* [Task directions] Please report how many lines below contain "through", writing nothing except the number.

* [Records from a collection]
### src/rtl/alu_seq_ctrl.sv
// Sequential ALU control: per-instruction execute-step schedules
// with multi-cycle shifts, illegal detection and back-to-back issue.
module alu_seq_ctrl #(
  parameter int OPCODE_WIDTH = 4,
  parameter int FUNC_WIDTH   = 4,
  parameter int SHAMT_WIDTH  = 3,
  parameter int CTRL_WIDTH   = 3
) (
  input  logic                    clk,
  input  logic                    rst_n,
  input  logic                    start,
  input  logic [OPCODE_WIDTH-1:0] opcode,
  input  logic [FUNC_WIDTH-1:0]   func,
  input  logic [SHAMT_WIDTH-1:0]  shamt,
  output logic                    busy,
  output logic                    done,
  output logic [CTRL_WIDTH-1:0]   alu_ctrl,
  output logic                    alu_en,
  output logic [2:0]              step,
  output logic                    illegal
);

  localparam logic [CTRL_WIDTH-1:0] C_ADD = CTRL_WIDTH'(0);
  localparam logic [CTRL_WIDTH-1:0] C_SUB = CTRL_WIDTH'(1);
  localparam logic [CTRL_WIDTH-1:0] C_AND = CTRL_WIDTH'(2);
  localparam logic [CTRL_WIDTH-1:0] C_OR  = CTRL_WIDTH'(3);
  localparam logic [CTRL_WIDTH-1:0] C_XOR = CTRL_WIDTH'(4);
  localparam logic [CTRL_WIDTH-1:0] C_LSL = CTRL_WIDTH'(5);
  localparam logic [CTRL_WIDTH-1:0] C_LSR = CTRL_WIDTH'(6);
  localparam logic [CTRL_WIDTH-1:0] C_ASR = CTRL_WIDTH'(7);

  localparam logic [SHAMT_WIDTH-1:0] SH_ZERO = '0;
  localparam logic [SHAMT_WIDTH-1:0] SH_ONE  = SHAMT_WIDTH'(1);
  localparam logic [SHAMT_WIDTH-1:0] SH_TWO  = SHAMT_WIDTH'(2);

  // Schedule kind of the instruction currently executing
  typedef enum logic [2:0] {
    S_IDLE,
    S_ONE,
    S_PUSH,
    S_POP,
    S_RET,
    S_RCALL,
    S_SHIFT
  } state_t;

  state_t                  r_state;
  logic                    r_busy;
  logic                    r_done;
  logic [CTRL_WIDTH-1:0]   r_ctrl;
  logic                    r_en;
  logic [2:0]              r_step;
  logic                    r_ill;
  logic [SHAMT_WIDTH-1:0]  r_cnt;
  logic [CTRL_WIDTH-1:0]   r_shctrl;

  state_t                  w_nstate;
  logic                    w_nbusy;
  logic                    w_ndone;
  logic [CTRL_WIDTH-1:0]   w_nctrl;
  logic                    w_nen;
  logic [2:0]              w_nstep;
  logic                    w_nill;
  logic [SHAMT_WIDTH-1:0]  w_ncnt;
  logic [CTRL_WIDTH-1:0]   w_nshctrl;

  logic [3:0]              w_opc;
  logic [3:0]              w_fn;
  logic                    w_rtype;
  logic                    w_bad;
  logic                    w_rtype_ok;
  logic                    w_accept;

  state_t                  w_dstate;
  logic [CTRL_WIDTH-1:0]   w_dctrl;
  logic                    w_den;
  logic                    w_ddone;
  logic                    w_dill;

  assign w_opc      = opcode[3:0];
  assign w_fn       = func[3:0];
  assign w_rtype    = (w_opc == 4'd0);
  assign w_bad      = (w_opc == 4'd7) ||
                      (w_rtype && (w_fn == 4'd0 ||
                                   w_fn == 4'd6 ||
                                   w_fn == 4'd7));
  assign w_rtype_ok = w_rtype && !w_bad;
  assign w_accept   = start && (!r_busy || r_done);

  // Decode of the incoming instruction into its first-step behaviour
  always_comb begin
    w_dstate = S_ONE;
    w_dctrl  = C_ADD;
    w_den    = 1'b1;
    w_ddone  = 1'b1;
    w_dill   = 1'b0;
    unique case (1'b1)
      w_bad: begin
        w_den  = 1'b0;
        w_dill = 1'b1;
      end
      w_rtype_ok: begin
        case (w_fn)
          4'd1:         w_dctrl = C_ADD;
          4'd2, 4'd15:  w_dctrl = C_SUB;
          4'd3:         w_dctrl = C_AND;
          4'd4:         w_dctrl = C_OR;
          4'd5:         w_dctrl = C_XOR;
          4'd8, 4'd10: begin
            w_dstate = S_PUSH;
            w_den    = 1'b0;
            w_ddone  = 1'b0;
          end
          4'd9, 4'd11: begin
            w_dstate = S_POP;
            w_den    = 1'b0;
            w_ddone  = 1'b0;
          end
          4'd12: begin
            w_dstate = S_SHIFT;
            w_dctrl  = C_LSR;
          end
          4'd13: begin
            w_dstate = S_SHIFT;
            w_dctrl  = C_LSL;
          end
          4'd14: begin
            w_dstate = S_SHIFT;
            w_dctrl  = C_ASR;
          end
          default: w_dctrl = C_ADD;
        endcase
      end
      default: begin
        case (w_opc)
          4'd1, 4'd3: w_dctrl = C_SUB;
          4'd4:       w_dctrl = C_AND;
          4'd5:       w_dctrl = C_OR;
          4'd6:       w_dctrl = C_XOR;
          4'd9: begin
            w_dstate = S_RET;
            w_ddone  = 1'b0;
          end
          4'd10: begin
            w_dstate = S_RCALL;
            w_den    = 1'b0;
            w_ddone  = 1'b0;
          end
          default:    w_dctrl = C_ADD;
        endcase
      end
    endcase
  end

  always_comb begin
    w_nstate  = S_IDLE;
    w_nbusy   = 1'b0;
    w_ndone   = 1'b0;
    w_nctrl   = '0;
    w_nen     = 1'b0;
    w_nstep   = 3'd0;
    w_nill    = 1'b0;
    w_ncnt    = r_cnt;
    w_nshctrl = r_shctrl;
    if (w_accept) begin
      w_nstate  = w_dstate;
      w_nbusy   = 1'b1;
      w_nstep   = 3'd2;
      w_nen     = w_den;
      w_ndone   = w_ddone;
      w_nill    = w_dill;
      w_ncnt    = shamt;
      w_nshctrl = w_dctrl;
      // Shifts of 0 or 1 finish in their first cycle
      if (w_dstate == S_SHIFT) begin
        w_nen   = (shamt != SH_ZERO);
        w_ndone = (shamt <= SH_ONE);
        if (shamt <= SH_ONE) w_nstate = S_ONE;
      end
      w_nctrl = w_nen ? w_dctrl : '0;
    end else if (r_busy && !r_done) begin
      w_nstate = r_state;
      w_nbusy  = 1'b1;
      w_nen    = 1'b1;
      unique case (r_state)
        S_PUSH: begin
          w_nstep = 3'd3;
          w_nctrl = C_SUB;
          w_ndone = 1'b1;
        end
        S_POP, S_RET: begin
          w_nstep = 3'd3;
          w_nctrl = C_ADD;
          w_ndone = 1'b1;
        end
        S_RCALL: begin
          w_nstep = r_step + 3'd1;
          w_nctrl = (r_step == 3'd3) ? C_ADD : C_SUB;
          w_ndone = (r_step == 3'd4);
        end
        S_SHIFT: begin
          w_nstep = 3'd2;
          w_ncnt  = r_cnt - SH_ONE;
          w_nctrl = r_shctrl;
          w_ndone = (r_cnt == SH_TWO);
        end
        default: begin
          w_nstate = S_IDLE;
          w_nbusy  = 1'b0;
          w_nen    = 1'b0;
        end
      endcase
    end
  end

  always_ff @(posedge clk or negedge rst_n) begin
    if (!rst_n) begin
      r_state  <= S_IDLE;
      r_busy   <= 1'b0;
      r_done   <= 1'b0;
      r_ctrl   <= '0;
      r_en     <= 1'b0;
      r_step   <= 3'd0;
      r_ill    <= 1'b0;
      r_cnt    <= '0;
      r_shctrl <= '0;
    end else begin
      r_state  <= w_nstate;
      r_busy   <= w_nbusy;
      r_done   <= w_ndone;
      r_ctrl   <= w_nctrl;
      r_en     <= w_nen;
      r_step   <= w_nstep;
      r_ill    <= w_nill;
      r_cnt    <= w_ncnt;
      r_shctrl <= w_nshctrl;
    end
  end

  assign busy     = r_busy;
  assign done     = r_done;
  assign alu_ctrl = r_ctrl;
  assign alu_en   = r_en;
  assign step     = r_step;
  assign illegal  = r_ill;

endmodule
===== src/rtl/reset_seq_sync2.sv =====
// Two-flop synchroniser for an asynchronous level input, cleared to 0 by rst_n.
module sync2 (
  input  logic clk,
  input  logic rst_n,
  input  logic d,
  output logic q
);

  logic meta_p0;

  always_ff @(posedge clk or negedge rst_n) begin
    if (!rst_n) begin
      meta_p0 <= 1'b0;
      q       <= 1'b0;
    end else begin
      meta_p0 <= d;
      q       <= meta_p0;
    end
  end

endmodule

==

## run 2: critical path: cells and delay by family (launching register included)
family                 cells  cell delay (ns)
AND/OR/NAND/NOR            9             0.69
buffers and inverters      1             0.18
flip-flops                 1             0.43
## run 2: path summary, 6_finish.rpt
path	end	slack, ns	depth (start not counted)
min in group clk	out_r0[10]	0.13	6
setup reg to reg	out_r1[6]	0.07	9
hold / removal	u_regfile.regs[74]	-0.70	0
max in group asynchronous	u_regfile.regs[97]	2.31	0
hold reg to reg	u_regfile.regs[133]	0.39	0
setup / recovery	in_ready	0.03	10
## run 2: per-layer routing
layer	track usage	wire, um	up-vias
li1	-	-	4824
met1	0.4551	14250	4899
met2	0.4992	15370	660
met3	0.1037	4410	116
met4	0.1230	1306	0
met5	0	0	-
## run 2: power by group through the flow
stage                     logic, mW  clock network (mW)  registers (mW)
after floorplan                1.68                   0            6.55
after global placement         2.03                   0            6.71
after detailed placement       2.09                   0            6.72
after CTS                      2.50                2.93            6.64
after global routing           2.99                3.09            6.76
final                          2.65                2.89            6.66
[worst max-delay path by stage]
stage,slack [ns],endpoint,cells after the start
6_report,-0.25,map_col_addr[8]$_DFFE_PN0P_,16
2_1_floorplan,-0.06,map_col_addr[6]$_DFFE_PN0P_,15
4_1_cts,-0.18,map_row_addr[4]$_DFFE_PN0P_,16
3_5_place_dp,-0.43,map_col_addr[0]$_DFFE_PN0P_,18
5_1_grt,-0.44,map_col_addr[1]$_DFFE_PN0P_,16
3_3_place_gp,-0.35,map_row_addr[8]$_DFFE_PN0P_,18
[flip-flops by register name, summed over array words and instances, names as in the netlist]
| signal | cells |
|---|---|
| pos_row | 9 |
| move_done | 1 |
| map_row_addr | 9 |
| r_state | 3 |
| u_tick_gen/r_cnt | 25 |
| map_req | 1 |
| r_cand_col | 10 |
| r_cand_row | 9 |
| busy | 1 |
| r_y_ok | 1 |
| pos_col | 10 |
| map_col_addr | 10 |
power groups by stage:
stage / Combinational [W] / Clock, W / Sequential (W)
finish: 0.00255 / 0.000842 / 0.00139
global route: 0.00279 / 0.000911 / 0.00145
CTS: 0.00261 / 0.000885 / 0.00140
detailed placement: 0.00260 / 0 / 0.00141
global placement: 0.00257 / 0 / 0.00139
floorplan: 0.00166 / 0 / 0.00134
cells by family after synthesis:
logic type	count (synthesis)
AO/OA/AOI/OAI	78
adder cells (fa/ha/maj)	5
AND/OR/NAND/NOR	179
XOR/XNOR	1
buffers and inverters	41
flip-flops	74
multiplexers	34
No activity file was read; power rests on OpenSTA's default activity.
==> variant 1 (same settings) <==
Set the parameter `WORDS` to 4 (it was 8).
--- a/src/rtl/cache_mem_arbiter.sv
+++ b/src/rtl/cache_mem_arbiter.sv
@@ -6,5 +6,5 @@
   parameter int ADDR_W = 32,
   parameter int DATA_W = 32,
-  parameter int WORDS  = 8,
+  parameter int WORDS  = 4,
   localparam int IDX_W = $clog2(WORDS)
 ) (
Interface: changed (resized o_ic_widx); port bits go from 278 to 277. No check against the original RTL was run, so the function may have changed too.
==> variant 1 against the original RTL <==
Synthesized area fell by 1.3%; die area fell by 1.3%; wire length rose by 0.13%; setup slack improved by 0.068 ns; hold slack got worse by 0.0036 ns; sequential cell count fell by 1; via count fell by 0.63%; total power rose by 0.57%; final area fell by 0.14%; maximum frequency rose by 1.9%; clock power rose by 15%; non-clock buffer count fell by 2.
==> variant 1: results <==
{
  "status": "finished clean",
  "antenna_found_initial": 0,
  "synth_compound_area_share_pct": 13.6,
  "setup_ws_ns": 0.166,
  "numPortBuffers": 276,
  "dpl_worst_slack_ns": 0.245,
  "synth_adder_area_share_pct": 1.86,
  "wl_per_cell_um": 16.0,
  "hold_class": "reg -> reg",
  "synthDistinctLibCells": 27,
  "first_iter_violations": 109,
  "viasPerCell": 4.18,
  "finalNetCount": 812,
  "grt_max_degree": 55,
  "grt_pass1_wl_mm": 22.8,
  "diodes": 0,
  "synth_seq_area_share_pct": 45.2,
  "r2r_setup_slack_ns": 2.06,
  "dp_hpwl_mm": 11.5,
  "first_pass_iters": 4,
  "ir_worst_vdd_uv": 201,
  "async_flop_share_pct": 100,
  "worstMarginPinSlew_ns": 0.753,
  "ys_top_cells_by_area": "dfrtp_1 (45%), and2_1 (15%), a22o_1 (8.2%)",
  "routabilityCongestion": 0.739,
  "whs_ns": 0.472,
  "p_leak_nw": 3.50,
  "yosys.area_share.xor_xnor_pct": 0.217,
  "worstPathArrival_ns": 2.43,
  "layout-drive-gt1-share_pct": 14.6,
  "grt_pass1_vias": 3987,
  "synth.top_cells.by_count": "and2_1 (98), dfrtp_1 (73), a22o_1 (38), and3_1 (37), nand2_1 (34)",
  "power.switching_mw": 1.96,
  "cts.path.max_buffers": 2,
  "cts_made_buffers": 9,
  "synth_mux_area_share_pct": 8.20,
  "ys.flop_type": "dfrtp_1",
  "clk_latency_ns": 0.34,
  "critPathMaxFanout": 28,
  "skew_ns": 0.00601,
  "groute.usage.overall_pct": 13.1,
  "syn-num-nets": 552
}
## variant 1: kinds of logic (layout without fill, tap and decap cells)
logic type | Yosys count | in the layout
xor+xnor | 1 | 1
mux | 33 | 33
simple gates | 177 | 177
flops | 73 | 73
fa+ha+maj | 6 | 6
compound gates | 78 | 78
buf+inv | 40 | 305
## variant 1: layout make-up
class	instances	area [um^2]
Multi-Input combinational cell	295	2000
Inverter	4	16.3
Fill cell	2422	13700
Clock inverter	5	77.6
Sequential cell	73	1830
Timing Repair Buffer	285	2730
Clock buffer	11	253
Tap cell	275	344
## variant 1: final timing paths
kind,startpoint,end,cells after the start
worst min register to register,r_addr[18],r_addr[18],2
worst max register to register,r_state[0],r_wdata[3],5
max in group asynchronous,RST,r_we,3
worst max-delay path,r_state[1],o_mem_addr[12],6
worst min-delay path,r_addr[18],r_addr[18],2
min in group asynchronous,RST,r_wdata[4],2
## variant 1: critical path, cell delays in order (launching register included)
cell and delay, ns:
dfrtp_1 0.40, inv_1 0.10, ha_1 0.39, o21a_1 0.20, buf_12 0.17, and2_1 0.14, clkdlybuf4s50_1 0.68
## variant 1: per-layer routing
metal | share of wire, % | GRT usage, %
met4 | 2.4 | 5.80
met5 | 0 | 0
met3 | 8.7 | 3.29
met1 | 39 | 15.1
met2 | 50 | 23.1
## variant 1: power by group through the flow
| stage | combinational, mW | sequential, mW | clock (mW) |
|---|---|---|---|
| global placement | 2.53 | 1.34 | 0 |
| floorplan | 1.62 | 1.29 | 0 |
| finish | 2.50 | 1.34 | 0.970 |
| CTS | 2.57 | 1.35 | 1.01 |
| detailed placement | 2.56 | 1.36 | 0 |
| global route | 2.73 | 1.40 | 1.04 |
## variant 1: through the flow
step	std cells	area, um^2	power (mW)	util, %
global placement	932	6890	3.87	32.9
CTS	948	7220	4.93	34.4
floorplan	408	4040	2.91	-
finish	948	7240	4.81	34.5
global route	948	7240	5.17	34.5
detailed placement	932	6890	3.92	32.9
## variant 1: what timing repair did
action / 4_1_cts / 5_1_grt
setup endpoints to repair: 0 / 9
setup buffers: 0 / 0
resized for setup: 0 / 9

==

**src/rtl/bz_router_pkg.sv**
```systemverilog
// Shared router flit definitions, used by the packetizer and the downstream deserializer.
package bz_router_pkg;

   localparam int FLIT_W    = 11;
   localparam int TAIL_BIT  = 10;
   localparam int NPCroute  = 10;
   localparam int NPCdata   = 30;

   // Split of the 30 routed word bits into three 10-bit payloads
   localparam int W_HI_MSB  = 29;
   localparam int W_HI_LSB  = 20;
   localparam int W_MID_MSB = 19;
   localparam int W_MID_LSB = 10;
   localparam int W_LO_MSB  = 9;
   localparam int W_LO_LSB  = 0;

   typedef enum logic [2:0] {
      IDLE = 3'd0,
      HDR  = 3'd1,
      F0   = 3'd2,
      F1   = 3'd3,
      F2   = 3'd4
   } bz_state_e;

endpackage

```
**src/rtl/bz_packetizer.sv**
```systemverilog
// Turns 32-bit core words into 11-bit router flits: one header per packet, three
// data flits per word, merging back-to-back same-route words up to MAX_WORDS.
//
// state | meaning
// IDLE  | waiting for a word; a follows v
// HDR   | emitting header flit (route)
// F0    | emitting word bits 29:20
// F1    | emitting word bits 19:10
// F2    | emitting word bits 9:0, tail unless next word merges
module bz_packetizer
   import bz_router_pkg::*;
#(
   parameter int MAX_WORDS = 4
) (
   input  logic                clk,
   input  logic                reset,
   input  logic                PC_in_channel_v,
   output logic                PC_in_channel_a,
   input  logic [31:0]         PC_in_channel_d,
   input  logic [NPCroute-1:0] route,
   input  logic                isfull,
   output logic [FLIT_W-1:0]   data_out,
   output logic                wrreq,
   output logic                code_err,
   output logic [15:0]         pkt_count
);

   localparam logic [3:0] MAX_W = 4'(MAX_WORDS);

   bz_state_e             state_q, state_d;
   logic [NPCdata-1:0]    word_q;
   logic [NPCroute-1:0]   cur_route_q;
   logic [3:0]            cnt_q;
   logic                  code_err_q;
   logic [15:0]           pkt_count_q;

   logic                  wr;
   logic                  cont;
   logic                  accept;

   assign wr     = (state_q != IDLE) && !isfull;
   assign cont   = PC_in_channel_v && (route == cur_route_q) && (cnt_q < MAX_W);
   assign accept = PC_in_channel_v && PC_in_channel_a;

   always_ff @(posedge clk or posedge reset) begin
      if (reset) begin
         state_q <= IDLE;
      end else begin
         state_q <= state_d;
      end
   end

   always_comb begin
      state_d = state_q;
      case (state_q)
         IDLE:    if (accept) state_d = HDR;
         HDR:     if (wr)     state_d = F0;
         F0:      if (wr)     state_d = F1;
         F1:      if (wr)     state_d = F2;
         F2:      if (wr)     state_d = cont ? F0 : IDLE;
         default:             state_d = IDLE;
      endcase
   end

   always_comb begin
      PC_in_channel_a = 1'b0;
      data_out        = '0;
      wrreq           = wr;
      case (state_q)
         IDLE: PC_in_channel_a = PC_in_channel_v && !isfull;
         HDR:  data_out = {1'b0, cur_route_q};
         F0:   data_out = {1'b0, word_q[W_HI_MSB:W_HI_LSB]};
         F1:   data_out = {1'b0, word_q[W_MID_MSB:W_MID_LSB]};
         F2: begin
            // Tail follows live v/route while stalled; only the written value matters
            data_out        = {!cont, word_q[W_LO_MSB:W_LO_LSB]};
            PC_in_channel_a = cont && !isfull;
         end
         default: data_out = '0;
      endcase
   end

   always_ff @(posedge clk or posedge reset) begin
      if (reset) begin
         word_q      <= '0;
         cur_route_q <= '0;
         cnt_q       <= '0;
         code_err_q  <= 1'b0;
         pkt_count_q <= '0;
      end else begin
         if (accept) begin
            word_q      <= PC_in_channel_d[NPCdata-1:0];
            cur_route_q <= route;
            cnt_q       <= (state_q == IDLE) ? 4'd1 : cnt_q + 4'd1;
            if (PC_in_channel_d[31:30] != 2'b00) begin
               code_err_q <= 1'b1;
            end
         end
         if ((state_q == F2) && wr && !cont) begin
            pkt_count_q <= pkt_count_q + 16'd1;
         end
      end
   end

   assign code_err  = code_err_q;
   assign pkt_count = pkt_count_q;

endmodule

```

* [Task answer] 3